# Problem details
What lines of the material below include the string "metal"? Copy all of them.

# The input

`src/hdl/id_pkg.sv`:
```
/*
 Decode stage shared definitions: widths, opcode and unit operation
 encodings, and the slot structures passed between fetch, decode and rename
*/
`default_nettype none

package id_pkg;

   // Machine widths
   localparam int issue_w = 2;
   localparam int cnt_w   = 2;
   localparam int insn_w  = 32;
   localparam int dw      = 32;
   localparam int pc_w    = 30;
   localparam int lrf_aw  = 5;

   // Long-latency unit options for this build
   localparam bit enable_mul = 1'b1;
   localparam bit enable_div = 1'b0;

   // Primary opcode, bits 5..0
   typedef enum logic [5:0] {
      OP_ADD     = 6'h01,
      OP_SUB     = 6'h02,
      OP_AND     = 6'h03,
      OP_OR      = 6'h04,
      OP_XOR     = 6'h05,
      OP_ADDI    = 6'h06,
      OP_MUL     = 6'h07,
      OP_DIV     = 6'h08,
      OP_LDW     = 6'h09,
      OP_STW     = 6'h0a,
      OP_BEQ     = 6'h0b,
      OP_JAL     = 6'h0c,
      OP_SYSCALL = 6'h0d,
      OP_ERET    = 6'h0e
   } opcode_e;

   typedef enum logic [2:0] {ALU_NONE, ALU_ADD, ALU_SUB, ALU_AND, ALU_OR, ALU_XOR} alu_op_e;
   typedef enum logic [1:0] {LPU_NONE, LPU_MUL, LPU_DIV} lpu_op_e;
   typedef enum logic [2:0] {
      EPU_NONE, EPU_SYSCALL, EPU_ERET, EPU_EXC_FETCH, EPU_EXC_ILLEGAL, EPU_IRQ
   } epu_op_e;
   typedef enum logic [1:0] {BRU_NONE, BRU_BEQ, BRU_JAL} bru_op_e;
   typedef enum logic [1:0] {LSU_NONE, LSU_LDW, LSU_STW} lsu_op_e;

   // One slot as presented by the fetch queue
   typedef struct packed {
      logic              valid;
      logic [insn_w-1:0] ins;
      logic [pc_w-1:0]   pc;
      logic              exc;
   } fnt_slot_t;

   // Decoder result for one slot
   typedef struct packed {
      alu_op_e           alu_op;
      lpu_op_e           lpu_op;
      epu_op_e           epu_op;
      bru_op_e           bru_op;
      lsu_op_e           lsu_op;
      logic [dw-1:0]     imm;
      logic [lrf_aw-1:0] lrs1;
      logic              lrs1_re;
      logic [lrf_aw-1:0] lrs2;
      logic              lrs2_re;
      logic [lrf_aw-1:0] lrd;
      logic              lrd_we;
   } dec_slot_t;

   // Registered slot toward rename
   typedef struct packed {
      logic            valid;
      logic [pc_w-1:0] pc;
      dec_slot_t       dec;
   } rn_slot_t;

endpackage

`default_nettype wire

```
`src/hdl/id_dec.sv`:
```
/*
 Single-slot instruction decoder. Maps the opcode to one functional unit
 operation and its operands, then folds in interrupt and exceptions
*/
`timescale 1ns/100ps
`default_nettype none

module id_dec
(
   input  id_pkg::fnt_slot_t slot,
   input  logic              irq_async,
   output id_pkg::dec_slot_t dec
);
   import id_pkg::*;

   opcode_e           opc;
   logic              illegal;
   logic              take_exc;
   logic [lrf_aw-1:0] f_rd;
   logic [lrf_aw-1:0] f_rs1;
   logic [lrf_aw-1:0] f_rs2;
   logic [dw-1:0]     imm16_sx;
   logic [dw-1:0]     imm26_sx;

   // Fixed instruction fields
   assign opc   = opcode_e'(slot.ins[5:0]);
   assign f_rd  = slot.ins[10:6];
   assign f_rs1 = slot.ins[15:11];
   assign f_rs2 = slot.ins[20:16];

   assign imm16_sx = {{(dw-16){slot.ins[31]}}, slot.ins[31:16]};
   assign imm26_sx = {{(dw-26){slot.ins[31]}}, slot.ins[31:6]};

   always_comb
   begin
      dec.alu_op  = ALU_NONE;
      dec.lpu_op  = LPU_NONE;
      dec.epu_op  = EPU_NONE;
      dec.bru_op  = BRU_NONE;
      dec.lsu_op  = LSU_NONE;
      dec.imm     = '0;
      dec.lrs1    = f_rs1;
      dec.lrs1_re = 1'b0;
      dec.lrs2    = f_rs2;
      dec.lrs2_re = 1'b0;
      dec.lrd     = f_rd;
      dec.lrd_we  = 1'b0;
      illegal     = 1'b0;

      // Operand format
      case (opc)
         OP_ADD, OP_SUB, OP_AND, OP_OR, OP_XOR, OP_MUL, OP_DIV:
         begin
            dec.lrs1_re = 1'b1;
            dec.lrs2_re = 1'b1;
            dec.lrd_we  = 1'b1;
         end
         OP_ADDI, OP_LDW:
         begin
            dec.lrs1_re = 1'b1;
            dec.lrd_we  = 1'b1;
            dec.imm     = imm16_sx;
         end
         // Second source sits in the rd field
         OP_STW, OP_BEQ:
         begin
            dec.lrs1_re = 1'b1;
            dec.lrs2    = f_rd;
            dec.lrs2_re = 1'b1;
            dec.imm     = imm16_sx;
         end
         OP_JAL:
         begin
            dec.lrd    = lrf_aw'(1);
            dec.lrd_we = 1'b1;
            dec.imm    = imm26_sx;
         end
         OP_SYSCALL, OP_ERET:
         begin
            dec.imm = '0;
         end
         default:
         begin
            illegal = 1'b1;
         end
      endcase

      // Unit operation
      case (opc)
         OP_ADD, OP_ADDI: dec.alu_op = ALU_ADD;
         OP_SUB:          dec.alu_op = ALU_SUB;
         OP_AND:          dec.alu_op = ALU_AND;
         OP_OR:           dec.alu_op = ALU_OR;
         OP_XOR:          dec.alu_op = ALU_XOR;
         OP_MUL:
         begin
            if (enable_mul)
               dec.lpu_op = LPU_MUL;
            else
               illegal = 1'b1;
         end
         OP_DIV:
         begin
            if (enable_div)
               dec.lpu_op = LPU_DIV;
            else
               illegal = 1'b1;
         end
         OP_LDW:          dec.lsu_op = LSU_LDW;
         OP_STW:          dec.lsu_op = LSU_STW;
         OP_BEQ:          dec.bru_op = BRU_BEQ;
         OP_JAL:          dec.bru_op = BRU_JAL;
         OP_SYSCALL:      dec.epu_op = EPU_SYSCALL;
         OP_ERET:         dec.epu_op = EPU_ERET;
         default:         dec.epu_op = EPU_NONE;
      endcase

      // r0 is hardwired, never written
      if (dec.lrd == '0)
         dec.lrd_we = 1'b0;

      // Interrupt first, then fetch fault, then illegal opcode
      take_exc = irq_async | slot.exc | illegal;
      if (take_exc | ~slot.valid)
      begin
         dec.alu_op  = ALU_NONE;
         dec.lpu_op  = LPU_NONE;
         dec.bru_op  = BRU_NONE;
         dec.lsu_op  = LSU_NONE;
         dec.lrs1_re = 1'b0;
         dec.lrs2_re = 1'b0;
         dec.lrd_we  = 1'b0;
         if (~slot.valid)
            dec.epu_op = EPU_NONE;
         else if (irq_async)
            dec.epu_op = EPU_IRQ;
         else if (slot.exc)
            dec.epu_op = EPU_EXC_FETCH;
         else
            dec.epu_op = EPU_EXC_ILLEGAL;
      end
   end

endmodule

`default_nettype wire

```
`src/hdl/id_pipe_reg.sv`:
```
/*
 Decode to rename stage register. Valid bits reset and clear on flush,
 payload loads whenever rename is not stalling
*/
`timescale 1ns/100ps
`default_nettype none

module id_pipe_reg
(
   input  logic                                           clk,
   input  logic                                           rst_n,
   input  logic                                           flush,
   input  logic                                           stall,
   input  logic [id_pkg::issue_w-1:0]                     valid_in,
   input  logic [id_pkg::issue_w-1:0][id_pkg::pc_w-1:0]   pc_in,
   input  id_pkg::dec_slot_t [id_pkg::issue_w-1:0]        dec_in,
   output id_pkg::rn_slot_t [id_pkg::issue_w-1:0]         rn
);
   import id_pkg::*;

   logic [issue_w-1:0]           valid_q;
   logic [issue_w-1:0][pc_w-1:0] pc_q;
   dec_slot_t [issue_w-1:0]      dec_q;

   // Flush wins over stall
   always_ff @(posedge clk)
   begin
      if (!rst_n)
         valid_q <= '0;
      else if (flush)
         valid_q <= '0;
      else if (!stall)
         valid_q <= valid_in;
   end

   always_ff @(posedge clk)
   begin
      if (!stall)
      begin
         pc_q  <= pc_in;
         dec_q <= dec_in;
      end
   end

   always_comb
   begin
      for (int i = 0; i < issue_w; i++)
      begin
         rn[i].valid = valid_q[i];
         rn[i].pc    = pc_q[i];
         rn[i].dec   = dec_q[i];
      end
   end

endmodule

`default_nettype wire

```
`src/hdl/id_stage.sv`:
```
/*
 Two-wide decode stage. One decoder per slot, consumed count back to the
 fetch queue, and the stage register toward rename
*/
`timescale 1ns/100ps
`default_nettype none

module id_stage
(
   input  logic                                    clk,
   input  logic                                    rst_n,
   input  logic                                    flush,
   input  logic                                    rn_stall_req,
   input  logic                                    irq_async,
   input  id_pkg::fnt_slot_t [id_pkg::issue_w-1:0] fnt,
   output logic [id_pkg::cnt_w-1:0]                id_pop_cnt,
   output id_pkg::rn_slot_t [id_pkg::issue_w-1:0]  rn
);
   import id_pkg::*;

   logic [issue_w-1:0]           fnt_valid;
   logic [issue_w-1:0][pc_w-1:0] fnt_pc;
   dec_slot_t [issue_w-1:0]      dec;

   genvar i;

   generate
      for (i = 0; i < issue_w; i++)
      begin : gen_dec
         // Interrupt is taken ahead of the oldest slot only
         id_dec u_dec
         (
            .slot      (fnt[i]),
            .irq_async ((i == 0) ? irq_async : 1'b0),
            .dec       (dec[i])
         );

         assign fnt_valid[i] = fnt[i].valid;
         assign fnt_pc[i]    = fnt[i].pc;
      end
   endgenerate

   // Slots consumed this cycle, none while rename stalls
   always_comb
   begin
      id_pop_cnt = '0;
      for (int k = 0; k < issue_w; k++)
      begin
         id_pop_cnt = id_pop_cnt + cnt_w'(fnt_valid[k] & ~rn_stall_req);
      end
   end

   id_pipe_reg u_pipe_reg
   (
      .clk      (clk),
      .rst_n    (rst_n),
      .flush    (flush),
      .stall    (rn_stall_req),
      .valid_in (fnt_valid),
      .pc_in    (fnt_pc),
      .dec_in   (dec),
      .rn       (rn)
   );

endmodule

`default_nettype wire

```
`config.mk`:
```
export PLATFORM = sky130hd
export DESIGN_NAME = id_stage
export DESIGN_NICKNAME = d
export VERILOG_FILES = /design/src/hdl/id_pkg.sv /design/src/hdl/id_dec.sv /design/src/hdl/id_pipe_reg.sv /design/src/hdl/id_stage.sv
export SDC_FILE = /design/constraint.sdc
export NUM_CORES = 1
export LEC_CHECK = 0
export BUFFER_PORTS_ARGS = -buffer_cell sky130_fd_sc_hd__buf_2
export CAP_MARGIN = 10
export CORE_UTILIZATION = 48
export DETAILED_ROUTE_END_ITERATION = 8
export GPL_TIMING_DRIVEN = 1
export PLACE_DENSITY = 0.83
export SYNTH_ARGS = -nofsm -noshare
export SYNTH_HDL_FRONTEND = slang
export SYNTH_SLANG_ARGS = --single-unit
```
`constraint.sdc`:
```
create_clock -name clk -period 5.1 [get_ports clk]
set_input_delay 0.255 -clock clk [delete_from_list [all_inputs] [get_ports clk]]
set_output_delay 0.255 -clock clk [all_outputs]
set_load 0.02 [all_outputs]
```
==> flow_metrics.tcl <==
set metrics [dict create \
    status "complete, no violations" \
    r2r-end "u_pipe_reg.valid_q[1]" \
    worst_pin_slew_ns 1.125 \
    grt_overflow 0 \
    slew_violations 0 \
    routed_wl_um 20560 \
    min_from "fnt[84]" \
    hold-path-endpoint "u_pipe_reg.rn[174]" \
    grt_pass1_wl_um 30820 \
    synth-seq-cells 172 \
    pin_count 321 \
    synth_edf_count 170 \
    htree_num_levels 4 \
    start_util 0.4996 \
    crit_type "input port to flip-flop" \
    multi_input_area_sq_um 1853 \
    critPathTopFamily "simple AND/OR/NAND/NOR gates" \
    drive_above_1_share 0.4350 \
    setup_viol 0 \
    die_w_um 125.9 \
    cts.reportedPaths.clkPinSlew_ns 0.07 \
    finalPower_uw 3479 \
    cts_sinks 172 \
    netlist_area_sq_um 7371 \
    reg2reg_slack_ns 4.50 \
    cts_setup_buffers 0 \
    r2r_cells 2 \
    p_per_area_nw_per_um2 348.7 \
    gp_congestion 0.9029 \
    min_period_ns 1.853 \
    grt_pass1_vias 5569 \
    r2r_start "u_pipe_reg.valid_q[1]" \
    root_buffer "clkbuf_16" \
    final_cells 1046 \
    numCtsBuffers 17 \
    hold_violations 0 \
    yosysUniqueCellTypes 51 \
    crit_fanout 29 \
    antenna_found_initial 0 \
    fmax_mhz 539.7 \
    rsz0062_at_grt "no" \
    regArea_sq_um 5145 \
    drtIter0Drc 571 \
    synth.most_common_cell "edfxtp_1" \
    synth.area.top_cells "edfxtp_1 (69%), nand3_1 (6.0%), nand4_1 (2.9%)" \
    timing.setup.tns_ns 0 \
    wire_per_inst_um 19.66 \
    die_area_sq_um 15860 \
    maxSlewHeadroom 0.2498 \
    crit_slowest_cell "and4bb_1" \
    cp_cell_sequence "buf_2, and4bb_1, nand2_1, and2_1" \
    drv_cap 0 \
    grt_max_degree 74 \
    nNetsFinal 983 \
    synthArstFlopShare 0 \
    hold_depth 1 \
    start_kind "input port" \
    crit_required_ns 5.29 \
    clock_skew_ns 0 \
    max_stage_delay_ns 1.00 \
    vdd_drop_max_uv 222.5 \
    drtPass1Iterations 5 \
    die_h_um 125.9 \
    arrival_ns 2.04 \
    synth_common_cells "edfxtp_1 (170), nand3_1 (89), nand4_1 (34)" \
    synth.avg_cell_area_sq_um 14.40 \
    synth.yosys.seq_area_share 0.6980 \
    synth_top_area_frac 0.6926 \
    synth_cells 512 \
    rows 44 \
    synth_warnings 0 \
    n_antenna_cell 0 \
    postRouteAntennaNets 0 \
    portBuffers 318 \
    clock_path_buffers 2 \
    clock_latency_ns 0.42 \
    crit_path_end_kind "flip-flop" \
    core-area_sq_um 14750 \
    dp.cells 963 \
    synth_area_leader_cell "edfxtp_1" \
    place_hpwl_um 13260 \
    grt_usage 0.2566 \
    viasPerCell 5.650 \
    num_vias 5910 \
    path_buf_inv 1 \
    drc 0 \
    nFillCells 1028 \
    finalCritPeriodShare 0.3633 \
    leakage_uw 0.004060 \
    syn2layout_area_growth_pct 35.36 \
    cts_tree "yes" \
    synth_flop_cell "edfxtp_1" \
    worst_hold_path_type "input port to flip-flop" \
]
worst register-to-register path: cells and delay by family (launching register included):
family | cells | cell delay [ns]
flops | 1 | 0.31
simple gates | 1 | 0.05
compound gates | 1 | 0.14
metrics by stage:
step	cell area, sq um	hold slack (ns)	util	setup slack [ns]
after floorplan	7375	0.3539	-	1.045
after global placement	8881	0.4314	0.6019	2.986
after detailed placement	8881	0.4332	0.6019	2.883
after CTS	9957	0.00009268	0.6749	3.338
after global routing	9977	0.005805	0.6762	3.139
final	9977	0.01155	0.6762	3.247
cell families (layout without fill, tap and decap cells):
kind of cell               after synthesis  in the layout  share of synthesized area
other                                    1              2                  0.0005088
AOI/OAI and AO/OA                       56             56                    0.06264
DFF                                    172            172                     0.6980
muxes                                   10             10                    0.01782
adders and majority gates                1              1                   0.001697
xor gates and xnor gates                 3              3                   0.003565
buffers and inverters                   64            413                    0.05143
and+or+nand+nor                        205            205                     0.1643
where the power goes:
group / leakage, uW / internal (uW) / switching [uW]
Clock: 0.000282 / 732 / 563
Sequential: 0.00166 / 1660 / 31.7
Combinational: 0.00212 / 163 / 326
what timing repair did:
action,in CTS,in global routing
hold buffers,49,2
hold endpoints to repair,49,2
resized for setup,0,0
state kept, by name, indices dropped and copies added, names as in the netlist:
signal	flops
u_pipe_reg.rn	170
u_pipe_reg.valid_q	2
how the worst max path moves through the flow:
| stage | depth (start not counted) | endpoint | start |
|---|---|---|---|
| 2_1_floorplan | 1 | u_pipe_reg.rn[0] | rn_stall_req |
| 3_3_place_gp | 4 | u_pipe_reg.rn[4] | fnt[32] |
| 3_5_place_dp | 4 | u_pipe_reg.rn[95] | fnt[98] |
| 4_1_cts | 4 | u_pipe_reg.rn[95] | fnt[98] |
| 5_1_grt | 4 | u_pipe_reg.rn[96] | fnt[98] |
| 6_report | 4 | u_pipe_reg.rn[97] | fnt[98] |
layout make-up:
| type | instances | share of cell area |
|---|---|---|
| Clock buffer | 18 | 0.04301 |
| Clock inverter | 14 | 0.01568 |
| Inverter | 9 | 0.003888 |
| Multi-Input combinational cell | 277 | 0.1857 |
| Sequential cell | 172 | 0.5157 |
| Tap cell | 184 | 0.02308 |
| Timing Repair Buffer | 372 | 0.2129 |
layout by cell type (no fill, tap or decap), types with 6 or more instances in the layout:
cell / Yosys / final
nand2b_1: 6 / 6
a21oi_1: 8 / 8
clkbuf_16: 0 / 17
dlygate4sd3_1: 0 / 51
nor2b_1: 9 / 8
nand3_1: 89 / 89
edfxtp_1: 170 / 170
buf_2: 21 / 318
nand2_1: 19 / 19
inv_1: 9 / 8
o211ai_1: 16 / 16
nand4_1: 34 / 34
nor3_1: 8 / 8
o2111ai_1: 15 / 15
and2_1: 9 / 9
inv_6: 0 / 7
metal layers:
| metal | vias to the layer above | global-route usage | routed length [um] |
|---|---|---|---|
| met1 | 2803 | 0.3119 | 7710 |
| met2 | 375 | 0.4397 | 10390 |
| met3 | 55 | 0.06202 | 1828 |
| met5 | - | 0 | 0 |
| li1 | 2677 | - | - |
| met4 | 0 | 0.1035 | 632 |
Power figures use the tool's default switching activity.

# Exercise response
metal layers:
| metal | vias to the layer above | global-route usage | routed length [um] |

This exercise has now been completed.